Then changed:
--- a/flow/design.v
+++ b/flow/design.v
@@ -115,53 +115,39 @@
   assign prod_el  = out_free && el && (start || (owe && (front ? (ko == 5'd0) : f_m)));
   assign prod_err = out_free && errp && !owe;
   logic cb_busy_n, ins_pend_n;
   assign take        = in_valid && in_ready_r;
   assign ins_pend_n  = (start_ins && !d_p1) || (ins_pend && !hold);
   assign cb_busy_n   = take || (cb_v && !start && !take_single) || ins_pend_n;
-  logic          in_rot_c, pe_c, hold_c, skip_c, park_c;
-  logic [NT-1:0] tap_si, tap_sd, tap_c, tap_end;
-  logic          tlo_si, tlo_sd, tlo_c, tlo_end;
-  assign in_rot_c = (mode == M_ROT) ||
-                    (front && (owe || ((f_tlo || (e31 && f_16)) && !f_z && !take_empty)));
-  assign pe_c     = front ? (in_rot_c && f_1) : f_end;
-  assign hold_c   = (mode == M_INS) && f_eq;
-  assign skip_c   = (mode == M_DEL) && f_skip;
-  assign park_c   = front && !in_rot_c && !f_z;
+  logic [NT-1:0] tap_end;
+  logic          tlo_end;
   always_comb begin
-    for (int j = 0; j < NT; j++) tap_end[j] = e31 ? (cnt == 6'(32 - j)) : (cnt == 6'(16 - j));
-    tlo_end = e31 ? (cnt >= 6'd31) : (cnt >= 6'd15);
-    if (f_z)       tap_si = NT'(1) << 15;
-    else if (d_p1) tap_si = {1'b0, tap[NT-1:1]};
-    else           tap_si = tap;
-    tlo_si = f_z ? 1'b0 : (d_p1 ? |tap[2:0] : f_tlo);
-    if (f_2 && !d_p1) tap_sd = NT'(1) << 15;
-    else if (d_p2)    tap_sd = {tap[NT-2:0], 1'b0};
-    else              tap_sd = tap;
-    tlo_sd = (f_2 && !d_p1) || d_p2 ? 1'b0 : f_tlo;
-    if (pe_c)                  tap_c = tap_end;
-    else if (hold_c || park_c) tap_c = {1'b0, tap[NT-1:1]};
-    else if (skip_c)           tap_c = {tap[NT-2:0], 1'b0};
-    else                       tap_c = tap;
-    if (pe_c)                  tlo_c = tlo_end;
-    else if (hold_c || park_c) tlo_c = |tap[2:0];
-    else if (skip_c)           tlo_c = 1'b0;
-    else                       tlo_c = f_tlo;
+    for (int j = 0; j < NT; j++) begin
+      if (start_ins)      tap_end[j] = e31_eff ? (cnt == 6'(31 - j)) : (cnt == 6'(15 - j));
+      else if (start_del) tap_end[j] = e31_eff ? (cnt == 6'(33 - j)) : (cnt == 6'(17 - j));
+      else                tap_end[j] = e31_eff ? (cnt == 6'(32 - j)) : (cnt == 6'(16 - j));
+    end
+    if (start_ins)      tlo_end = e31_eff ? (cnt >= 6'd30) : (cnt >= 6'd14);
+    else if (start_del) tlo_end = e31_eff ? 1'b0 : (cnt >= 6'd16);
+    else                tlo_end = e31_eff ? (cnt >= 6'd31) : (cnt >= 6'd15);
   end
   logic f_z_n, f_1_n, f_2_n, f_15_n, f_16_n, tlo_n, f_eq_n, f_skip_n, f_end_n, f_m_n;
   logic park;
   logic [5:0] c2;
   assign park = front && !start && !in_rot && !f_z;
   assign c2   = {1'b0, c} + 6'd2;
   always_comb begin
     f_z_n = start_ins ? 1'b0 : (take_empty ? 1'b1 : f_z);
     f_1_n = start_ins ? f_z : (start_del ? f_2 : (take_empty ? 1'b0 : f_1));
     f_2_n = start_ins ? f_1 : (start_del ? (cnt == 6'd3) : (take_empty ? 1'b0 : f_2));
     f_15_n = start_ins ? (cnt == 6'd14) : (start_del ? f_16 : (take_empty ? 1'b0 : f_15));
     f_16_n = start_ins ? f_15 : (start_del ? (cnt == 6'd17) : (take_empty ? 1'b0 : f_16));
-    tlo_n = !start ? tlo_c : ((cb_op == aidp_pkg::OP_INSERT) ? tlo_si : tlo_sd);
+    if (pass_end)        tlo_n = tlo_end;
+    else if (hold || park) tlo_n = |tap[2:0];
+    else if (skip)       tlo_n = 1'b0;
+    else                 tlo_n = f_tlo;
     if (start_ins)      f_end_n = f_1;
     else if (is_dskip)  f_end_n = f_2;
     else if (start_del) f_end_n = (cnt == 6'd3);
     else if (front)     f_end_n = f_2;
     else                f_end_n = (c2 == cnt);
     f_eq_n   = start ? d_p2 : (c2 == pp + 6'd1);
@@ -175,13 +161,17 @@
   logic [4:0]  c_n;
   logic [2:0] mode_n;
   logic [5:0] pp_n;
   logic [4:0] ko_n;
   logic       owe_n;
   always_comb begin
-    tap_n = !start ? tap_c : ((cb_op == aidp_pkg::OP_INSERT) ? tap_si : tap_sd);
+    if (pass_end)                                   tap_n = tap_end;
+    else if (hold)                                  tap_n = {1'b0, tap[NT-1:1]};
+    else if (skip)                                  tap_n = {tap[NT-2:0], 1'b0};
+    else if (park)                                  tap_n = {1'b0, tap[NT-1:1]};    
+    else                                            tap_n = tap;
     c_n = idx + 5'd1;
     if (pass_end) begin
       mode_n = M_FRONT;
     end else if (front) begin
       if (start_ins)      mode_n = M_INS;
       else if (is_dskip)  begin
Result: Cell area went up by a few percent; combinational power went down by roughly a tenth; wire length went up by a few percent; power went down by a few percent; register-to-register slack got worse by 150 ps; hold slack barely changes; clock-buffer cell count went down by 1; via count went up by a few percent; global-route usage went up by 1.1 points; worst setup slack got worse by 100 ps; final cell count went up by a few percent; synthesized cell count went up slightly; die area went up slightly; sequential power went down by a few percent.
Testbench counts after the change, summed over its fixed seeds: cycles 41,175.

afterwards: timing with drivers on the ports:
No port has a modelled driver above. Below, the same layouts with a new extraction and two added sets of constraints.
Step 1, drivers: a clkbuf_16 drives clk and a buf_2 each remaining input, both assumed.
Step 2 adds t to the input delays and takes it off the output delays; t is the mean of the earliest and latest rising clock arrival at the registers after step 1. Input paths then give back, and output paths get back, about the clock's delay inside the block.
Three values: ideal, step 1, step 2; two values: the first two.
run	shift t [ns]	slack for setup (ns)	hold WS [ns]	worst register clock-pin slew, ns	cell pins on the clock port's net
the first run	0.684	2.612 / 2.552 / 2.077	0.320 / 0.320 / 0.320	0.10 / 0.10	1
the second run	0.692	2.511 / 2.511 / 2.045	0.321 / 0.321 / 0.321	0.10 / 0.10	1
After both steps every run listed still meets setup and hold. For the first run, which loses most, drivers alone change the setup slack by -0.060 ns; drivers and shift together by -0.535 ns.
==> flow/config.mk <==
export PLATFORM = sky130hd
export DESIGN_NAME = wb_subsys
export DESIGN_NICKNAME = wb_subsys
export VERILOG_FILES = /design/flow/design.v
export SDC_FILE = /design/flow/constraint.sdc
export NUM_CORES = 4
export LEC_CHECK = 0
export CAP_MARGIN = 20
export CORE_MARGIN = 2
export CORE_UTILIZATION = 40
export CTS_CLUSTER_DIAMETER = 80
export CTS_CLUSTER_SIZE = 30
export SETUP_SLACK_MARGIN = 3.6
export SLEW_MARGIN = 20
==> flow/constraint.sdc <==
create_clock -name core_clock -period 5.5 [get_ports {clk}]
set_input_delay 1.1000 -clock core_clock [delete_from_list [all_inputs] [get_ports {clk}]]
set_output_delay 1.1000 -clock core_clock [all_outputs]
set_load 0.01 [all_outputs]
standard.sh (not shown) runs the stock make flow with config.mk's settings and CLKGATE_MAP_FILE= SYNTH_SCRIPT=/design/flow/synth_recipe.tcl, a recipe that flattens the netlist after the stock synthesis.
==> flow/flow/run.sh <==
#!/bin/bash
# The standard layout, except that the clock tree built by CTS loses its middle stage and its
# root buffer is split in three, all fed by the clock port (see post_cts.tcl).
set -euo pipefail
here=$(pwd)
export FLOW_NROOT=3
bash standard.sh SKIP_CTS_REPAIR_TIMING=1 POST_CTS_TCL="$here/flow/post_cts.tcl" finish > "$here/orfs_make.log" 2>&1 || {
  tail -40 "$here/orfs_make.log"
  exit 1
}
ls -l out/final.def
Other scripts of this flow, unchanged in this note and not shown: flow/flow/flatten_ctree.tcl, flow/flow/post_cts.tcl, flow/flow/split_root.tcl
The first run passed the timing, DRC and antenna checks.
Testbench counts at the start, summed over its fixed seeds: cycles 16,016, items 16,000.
This is an optimization exercise on Yosys and OpenROAD, whose aim is small area, a short achievable clock period and few clock cycles per item, not a production implementation. Only simulation tests tie the RTL to the original design; equivalence was not proved.

==> wip/zinc: inputs <==
## execute_mc
module execute_mc #(
  parameter int N      = 64,
  parameter int MUL_EN = 1
) (
  input  logic         clk,
  input  logic         reset,
  input  logic         valid_E,
  input  logic         flush_E,
  input  logic         AluSrc,
  input  logic [3:0]   AluControl,
  input  logic         MulOp,
  input  logic [N-1:0] PC_E,
  input  logic [N-1:0] signImm_E,
  input  logic [N-1:0] readData1_E,
  input  logic [N-1:0] readData2_E,
  output logic         stall_E,
  output logic [N-1:0] PCBranch_M,
  output logic [N-1:0] aluResult_M,
  output logic [N-1:0] writeData_M,
  output logic         zero_M,
  output logic         valid_M
);
export LEC_CHECK = 0
export ABC_AREA = 1
export CAP_MARGIN = 20
export CORE_MARGIN = 2
export CORE_UTILIZATION = 62
export SETUP_SLACK_MARGIN = 3.7
export SLEW_MARGIN = 20
export TNS_END_PERCENT = 5
create_clock -name core_clock -period 7.0 [get_ports {clk}]
standard.sh (not shown) runs the stock make flow with config.mk's settings and CLKGATE_MAP_FILE= SYNTH_SCRIPT=/design/flow/synth_recipe.tcl, a recipe that flattens the netlist after the stock synthesis.
==> flow/flow/run.sh <==
#!/bin/bash
set -euo pipefail
export BUFFER_PORTS_ARGS="-buffer_cell sky130_fd_sc_hd__buf_1"
R=orfs/results/sky130hd/execute_mc/base
bash standard.sh MATCH_CELL_FOOTPRINT=0 synth > synth.log 2>&1
cp $R/1_2_yosys.v $R/1_2_yosys.synth.v
python3 flow/polarity.py $R/1_2_yosys.synth.v $R/1_2_yosys.v > polarity.log 2>&1
rm -f $R/1_synth.odb
bash standard.sh MATCH_CELL_FOOTPRINT=0 finish > finish.log 2>&1
Other scripts of this flow, unchanged in this note and not shown: flow/flow/polarity.py
==> inputs of wip/fjord, as changes to wip/zinc <==
--- a/flow/config.mk
+++ b/flow/config.mk
@@ -9,5 +9,5 @@
 export CAP_MARGIN = 20
 export CORE_MARGIN = 2
-export CORE_UTILIZATION = 62
+export CORE_UTILIZATION = 70
 export SETUP_SLACK_MARGIN = 3.7
 export SLEW_MARGIN = 20
==> comparison table <==
Run status: wip/fjord stopped before the end; wip/zinc complete, no violations
Last stage reached: wip/fjord global routing; wip/zinc -
Gate Count Post-Synth: wip/fjord 5,095; wip/zinc 5,095
Width of the die: wip/fjord 240.9 um; wip/zinc 255.7 um
Number of placed instances with taps included: wip/fjord 6,019; wip/zinc 6,120
Average instance area after synthesis: wip/fjord 7.708 sq um; wip/zinc 7.708 sq um
Post-CTS Setup Inserts: wip/fjord 88; wip/zinc 53
Post-detail-place hpwl: wip/fjord 129.2 mm; wip/zinc 125.6 mm
Root Buffer Master: wip/fjord clkbuf_16; wip/zinc clkbuf_16
CTS hold repair buffers: wip/fjord 0; wip/zinc 0
Height of the die: wip/fjord 240.9 um; wip/zinc 255.7 um
Yosys synthesis warning count: wip/fjord 1; wip/zinc 1
Quantity of I/O buffers inserted on ports: wip/fjord 460; wip/zinc 460
Dpl ws: wip/fjord 2.113 ns; wip/zinc 2.053 ns
Clock buffers created by TritonCTS: wip/fjord 37; wip/zinc 38
Cell row count: wip/fjord 86; wip/zinc 92
CTS H-tree depth: wip/fjord 2; wip/zinc 2
Bufs on Longest Clock Path: wip/fjord 3; wip/zinc 3
RD Place Congestion: wip/fjord 1.110; wip/zinc 1.029
Post-cts gate resize count: wip/fjord 368; wip/zinc 247
Initial core utilization: wip/fjord 71.00%; wip/zinc 62.48%
Post-place instance area: wip/fjord 41,010 sq um; wip/zinc 41,140 sq um
Netlist area before placement: wip/fjord 39,270 sq um; wip/zinc 39,270 sq um
Number of nets produced by synthesis: wip/fjord 6,012; wip/zinc 6,012
Number of primary I/O pins: wip/fjord 461; wip/zinc 461
Testbench counts of wip/zinc, summed over its fixed seeds: cycles 38,096, instrs 24,000.
Testbench counts of wip/fjord, summed over its fixed seeds: cycles 38,096, instrs 24,000.

========
==> trial 62: inputs <==
execute_mc again, from the RTL that the note above started with.
clock: 7.0 ns
lec_check: 0
abc_area: 1
cap_margin: 20
core_margin: 2
core_utilization: 55
setup_slack_margin: 3.7
slew_margin: 20
tns_end_percent: 5
Scripts as last shown in full above: flow/flow/run.sh
Other scripts of this flow, unchanged in this note and not shown: flow/flow/polarity.py
==> inputs of trial 71, as changes to trial 62 <==
--- a/flow/config.mk
+++ b/flow/config.mk
@@ -9,5 +9,5 @@
 export CAP_MARGIN = 20
 export CORE_MARGIN = 2
-export CORE_UTILIZATION = 55
+export CORE_UTILIZATION = 66
 export SETUP_SLACK_MARGIN = 3.7
 export SLEW_MARGIN = 20
==> summary of the runs <==
Trial 62 went through all stages and came out clean. Trial 71 never finished: it broke off in 5_1_grt (GRT-0232). In area after synthesis, trial 62 and trial 71 do not differ. In synthesized cell count, trial 62 and trial 71 do not differ.
==> figures <==
| metric | trial 71 | trial 62 |
|---|---|---|
| Clock buffer count from CTS | 37 | 39 |
| Sum of net half-perimeters after detailed placement | 124900 um | 130600 um |
| Placed insts | 6042 | 6210 |
| Number of nets produced by synthesis | 6012 | 6012 |
| Post-synthesis instance area | 39270 sq um | 39270 sq um |
| DIE WIDTH | 247.9 um | 271.2 um |
| Final GP Congestion | 1.059 | 1.020 |
| Site row count | 89 | 97 |
| Post-synthesis average cell area | 7.708 sq um | 7.708 sq um |
| IO buf count | 460 | 460 |
| CTS Root Cell | sky130_fd_sc_hd__clkbuf_16 | sky130_fd_sc_hd__clkbuf_16 |
| Top-Level Pins | 461 | 461 |
| Starting Density | 0.6667 | 0.5579 |
| Cells after Synth | 5095 | 5095 |
| Post-placement worst setup slack | 2.111 ns | 2.136 ns |
| Run status | aborted with a tool error | complete, no violations |
| Failing step | 5_1_grt | - |
| Setup fix buffers added after clock tree synthesis | 49 | 97 |
| Post-CTS Resized | 286 | 423 |
| Die boundary height | 247.9 um | 271.2 um |
| Synth Warn # | 1 | 1 |
| Cell area reported after detailed placement | 41050 sq um | 41270 sq um |
Testbench counts of trial 62, summed over its fixed seeds: cycles 38,096, instrs 24,000.
Testbench counts of trial 71, summed over its fixed seeds: cycles 38,096, instrs 24,000.

## re-timing with driven ports
No port has a modelled driver above. Below, the same layouts with a new extraction and two added sets of constraints.
Step 1 assumes that a clkbuf_16 drives the clock port and a buf_2 every other input.
Step 2 adds t to the input delays and takes it off the output delays; t is the mean of the earliest and latest rising clock arrival at the registers after step 1. Input paths then give back, and output paths get back, about the clock's delay inside the block.
a / b / c = no drivers / after step 1 / after step 2; a / b = the first two.
run	t, ns	setup slack, ns	latest minus earliest clock arrival (ns)	slew at the worst register clock pin (ns)
wip/zinc	0.663	3.112 / 3.109 / 2.527	0.037 / 0.038	0.07 / 0.07
trial 62	0.667	3.116 / 3.043 / 2.682	0.046 / 0.046	0.07 / 0.07
After both steps every run listed still meets setup and hold. For wip/zinc, which loses most, drivers alone change the setup slack by -0.003 ns; drivers and shift together by -0.585 ns.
################
▸ WHAT YOU HAVE TO DO
Quote exactly the first line of the entries and every line after it, stopping with the line that contains "in_valid && in_ready_r;".

▸ YOUR RESPONSE
Then changed:
--- a/flow/design.v
+++ b/flow/design.v
@@ -115,53 +115,39 @@
   assign prod_el  = out_free && el && (start || (owe && (front ? (ko == 5'd0) : f_m)));
   assign prod_err = out_free && errp && !owe;
   logic cb_busy_n, ins_pend_n;
   assign take        = in_valid && in_ready_r;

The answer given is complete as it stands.